■ **INSTRUCTIONS FOR THE TASK**: What lines below include the word "above"? Copy each one.

((

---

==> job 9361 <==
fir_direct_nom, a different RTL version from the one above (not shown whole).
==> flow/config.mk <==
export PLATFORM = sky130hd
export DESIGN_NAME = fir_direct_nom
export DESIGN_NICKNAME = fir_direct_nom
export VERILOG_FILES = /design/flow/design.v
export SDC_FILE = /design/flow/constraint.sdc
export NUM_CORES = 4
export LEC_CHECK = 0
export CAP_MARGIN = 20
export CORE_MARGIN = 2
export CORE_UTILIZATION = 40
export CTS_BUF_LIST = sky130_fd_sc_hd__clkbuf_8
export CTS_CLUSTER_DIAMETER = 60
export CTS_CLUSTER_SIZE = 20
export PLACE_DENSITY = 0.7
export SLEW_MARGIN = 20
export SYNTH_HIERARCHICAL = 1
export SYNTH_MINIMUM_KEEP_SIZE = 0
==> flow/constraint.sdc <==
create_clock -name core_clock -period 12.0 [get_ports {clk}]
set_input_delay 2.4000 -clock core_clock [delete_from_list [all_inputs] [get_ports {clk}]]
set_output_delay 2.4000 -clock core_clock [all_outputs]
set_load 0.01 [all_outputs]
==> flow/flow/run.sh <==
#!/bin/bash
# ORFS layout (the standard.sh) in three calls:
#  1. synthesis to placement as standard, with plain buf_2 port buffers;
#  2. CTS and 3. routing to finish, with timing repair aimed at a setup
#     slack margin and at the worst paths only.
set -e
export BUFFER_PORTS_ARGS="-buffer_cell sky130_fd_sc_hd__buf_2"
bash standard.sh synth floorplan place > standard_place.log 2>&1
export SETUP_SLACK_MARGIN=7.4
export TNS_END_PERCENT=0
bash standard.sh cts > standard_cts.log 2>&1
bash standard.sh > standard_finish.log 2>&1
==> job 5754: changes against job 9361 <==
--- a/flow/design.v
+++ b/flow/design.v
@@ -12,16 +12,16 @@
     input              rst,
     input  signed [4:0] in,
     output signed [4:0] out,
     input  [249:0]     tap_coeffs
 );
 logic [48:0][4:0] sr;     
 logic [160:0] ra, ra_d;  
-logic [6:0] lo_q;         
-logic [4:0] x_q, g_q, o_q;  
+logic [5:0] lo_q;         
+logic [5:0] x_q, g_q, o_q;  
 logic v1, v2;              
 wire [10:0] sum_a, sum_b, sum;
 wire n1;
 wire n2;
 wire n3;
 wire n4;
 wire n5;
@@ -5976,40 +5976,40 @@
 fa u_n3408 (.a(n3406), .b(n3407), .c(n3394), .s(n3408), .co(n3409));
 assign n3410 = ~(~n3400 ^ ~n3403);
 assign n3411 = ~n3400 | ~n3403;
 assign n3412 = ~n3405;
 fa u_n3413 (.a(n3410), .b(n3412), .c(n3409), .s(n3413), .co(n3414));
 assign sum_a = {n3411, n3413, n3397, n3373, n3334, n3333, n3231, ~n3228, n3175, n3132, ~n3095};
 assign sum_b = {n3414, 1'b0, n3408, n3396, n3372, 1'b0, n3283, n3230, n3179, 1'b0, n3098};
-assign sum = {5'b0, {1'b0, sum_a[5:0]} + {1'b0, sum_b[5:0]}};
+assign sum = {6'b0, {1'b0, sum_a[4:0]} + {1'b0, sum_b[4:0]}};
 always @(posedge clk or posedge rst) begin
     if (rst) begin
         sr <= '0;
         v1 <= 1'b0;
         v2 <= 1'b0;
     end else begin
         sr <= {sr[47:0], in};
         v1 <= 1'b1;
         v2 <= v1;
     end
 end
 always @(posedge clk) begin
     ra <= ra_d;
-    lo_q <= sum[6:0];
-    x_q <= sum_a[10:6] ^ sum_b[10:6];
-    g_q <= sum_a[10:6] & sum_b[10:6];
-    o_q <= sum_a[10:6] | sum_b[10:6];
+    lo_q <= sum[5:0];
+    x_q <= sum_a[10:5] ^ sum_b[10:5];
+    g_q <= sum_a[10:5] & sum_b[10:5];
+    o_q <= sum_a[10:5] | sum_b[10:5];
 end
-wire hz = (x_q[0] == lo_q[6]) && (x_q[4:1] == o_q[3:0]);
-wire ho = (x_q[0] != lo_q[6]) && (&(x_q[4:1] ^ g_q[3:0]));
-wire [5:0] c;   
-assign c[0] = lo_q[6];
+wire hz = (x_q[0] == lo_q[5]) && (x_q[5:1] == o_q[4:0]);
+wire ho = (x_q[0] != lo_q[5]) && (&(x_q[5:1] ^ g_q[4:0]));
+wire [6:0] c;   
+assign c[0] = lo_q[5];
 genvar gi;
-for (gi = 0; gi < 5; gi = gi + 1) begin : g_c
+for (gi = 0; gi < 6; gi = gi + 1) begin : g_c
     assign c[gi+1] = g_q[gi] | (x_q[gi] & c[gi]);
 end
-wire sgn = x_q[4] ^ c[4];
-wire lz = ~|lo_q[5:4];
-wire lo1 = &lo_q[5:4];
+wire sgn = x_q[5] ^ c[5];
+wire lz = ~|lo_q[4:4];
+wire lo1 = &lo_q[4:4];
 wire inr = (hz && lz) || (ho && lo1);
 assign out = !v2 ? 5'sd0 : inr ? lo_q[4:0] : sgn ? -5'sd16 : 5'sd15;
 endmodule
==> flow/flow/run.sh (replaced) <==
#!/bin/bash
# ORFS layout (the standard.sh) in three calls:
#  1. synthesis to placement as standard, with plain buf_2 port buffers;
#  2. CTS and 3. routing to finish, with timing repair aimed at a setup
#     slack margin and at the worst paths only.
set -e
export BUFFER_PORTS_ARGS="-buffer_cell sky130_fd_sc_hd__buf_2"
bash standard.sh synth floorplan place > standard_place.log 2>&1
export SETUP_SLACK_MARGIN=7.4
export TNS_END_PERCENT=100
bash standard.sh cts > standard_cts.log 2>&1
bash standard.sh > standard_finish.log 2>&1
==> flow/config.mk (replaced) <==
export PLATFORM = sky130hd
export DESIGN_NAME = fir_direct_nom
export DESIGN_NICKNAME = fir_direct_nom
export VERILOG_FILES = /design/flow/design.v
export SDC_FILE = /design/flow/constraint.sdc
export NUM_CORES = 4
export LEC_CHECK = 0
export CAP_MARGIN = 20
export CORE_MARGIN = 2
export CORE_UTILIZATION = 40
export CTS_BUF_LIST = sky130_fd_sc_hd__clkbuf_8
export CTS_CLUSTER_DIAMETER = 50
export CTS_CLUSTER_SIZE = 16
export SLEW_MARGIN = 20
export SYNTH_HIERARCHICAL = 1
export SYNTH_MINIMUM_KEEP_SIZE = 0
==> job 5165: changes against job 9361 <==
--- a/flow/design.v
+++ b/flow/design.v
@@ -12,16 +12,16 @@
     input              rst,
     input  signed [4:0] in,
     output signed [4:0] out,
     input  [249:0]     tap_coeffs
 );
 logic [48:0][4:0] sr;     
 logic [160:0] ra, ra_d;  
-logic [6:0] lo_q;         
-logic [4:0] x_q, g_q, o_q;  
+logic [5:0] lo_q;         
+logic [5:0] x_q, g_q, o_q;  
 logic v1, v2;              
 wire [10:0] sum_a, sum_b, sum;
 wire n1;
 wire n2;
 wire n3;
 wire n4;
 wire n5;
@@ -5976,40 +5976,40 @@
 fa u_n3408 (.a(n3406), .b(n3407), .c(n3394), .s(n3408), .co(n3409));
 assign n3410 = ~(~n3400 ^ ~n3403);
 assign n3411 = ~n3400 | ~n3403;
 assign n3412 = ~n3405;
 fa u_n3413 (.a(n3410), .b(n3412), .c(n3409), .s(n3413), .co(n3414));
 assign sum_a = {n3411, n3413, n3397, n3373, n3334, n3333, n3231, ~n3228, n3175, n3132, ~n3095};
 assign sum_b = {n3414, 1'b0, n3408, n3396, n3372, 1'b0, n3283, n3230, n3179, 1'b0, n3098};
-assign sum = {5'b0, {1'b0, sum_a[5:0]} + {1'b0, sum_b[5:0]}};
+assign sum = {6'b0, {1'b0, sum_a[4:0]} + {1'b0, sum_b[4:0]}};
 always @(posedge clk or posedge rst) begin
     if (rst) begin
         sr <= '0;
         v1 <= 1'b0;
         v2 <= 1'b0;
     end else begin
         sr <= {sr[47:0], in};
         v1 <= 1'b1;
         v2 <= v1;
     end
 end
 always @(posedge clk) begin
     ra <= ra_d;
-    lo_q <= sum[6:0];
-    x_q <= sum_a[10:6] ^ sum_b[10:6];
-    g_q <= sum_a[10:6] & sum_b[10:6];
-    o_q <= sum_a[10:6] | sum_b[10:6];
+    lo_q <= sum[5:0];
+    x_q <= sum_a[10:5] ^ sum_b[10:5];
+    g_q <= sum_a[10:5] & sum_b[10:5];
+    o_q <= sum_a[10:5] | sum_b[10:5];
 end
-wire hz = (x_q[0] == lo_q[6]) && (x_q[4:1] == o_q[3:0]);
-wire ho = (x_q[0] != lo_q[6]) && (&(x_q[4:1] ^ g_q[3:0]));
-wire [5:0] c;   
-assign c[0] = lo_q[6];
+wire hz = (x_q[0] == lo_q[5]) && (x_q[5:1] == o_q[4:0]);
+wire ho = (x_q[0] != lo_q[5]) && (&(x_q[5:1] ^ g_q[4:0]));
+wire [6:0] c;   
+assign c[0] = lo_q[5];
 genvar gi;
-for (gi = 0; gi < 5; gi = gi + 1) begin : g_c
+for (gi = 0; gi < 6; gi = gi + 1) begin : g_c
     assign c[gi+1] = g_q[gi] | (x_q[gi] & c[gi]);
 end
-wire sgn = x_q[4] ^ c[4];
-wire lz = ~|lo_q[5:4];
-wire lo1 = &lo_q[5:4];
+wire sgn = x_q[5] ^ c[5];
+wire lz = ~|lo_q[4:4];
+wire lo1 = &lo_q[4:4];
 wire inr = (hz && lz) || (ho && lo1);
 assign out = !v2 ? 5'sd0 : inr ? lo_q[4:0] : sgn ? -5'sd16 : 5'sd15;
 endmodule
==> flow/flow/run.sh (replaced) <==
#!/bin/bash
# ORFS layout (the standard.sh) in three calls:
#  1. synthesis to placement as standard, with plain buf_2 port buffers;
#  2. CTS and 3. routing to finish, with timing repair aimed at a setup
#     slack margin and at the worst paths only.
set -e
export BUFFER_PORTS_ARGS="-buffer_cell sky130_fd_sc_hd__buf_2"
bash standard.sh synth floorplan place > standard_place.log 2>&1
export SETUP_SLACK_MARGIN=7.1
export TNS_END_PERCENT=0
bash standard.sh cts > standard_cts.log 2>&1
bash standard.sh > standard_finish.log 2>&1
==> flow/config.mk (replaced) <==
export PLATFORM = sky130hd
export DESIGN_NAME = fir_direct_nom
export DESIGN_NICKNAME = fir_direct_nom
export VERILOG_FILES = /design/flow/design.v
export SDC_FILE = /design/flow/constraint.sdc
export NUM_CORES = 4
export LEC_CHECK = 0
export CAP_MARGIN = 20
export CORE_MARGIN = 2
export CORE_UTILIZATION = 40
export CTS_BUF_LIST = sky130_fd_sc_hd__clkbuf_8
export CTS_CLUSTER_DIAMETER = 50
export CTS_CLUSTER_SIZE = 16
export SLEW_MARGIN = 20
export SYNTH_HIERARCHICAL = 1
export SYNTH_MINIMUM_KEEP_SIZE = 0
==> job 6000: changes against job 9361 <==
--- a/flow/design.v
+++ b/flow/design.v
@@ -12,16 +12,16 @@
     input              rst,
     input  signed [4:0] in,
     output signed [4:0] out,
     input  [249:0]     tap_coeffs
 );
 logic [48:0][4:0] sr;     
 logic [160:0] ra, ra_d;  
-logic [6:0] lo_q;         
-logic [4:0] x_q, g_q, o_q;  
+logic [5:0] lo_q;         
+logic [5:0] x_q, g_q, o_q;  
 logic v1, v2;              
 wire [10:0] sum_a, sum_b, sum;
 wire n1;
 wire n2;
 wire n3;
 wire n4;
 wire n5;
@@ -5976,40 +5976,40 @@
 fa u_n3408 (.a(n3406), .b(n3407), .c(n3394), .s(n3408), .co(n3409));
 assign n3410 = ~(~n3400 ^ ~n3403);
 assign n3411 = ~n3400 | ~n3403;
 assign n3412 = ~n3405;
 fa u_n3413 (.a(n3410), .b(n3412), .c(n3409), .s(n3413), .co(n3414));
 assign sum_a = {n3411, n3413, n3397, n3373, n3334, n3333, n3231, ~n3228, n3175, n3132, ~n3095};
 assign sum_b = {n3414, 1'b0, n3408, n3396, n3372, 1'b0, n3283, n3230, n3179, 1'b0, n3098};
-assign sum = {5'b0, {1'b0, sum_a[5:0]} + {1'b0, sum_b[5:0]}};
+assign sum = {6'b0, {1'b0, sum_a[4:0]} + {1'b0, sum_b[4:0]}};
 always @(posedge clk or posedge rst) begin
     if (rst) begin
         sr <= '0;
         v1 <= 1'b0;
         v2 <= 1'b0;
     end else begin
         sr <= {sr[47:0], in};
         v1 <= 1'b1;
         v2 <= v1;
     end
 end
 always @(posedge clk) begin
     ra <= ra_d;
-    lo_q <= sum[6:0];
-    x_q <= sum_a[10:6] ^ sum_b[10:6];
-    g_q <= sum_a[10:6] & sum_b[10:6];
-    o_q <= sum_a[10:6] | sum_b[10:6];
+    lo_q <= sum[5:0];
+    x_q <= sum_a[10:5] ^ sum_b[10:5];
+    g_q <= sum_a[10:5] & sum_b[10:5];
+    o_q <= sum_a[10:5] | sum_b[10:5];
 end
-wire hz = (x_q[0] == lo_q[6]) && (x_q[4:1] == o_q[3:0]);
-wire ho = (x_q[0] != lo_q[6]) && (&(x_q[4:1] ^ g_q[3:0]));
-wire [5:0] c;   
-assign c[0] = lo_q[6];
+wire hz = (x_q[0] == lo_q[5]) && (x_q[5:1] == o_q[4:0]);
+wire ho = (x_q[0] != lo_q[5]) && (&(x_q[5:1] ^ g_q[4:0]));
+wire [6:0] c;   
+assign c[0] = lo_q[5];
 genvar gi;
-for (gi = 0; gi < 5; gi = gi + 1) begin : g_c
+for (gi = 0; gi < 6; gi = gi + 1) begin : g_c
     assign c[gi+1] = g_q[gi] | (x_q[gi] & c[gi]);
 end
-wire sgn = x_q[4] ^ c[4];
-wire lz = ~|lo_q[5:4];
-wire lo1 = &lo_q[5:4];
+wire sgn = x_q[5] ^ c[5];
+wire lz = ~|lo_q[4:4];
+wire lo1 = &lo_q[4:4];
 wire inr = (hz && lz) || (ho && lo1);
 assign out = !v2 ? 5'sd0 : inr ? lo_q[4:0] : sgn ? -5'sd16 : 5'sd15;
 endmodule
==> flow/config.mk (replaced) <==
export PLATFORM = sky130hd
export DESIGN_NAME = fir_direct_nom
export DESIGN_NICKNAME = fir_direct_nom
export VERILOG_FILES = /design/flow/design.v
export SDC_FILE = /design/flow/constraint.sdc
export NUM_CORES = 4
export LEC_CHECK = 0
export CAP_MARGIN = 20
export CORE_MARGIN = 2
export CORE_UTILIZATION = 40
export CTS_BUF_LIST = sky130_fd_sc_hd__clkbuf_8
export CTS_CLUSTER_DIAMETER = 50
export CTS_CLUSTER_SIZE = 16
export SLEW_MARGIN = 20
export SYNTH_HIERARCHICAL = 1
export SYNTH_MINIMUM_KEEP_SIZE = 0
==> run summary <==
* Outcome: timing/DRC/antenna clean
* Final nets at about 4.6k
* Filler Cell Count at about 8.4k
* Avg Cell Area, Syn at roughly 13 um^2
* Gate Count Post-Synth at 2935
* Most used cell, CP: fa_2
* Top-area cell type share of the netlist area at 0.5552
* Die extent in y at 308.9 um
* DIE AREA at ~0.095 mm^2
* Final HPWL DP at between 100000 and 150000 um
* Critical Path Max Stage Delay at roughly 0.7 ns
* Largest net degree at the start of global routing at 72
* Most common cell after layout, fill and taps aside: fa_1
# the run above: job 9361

))

■ **ANSWER SPACE**:
fir_direct_nom, a different RTL version from the one above (not shown whole).
# the run above: job 9361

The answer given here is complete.